武生水村(読み)むしようずむら

日本歴史地名大系 「武生水村」の解説

武生水村
むしようずむら

[現在地名]郷ノ浦町郷ノ浦・本村触ほんむらふれ東触ひがしふれ片原触かたばるふれ永田触ながたふれ庄触しようふれ

現郷ノ浦町域の中央部南寄りに位置し、入江に臨む。南東にたけつじがある。南の片原村、北の庄村はいずれも当村の枝郷。村内に壱岐八浦の一つ郷ノ浦があるが、平戸藩浦掛の支配を受け、史料上も在方の本村武生水村とは別に扱われる場合が多い。地名は日本武尊が当地で産湯につかったことに由来するというほか、御庄津からの転訛とする説がある。
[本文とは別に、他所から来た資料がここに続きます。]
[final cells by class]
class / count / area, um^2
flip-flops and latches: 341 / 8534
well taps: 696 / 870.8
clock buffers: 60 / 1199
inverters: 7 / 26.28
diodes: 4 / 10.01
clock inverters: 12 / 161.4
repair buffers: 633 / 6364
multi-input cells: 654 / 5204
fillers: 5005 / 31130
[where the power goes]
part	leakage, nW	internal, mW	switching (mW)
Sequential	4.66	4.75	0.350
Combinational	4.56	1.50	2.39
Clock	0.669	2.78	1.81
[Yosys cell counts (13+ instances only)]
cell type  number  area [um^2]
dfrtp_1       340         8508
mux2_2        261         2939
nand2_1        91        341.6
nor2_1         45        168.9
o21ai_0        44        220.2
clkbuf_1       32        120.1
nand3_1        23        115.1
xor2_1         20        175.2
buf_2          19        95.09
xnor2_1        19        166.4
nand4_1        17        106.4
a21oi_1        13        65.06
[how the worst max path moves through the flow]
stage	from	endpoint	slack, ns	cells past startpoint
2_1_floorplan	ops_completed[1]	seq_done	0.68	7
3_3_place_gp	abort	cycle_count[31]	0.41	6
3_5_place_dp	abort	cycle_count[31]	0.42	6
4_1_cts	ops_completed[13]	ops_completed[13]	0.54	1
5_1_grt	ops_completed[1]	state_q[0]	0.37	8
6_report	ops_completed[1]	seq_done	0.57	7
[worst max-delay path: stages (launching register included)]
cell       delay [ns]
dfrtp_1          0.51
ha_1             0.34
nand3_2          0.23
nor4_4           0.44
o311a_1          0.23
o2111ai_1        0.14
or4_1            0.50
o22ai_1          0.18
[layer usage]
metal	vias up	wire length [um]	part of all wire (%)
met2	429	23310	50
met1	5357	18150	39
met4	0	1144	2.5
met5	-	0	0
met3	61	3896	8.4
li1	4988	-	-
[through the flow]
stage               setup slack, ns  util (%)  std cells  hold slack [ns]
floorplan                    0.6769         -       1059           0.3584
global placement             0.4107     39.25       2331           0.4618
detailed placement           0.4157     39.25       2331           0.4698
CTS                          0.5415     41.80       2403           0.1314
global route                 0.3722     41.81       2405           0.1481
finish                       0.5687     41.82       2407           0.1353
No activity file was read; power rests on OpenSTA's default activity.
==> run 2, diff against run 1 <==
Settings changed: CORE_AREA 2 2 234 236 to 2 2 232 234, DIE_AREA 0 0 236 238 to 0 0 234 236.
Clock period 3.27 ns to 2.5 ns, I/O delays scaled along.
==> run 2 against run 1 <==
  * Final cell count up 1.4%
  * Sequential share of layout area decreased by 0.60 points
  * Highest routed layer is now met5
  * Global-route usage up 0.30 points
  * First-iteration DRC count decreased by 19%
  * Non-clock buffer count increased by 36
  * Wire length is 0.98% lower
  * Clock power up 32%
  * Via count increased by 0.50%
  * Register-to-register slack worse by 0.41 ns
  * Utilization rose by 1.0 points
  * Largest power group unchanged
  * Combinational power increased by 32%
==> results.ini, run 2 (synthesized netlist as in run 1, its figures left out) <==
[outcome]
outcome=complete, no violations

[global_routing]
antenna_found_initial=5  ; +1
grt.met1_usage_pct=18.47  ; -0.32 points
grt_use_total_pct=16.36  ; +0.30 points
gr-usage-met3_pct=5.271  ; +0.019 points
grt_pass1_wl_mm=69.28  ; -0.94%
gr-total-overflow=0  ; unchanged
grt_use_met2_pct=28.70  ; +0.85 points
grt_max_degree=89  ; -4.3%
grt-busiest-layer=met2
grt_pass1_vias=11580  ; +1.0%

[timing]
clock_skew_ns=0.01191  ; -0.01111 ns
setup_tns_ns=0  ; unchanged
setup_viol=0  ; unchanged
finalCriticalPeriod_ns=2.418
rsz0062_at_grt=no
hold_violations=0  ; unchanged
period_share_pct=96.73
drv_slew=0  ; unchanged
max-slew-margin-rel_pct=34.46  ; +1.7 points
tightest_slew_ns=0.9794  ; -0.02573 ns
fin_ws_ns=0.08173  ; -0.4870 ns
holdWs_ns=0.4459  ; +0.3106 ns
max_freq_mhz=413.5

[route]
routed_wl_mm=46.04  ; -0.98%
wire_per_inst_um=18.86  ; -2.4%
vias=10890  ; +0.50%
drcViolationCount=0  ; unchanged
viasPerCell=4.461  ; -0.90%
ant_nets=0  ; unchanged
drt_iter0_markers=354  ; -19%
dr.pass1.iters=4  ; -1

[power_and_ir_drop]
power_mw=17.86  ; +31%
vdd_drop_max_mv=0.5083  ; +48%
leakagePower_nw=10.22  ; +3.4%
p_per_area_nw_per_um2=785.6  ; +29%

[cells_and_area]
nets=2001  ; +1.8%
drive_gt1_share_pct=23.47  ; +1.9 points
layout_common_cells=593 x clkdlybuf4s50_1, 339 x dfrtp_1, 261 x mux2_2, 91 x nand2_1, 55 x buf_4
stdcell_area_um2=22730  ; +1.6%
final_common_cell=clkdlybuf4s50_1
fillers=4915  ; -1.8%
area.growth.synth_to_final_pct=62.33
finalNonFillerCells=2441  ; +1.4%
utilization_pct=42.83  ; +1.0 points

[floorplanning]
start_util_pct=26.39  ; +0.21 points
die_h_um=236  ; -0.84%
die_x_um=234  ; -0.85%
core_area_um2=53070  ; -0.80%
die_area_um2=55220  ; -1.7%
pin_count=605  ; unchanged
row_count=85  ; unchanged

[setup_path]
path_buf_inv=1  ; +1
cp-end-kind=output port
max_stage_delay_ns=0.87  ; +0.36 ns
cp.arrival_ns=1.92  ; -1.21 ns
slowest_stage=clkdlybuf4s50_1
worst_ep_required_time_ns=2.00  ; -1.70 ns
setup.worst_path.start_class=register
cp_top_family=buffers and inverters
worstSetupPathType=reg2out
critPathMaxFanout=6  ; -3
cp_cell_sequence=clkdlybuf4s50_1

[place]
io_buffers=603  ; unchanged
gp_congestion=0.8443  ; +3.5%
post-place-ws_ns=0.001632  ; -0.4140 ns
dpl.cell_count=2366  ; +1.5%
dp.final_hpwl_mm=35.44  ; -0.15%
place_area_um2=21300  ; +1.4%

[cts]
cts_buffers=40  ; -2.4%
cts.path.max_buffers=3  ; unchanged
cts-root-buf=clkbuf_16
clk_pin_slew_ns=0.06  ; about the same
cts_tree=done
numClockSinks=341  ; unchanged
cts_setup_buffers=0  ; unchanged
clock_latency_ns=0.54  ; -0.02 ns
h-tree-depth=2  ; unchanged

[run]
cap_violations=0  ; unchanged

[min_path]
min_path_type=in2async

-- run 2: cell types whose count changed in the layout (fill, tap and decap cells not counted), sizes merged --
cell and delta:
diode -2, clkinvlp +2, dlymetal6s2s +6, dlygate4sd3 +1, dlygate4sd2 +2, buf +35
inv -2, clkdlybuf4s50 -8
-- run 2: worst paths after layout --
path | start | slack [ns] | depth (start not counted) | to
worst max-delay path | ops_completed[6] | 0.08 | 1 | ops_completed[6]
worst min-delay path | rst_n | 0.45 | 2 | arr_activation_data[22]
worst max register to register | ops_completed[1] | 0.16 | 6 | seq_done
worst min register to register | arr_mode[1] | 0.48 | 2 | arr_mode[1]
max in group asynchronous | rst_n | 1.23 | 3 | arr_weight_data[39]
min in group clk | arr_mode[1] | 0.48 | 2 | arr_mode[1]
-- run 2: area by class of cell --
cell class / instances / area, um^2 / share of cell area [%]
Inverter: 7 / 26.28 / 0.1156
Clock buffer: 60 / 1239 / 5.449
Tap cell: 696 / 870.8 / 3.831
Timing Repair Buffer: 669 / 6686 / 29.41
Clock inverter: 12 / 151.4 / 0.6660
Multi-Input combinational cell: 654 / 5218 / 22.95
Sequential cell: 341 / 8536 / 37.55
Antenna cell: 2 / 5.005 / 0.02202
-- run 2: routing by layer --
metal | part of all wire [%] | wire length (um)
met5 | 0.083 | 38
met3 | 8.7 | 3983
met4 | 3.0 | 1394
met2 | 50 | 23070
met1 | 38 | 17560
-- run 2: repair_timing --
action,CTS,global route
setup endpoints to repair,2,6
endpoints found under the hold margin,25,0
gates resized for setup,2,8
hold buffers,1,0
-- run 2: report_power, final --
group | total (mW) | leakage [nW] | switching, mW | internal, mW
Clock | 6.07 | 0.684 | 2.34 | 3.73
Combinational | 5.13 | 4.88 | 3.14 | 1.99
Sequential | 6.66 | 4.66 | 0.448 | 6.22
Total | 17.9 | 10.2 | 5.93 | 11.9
正平二四年(一三六九)の壱岐神領図(壱岐史拾遺)では物部ものべ庄のふつ(現物部布都神社)の神領九四町のうちとして武生水村とあり、同年とされる壱岐国七社神領敷地定書(同書)でも鴨打氏の領知としてみえる。「海東諸国紀」では壱岐七郷の一つとして無山都郷とみえ、鴨打代官が当地の主と記される。太宗六年(一四〇六)「鴨打三川守源伝」や壱岐守護代源頼広らは朝鮮王朝に被虜人を送還、また礼物を献上しているが(「朝鮮王朝実録」同年九月壬午条)、同七年五月などにも通交し、王朝との交易を繰返している(同書)。康正二年(一四五六)鴨打永が大屋おおや城に居住したと伝え(壱岐郷土史)、現東触の大屋辻おおやのつじにある遺構が同城跡という。永禄一〇年(一五六七)の壱岐国田帳(竹下家文書)に武生水として三〇町六反三丈、ほかに神領四丈とあり、別に鴨打分の武生水として一〇町一反二丈が記され、七町三反の牧山刑部大輔ら一八人の給人に分給されている。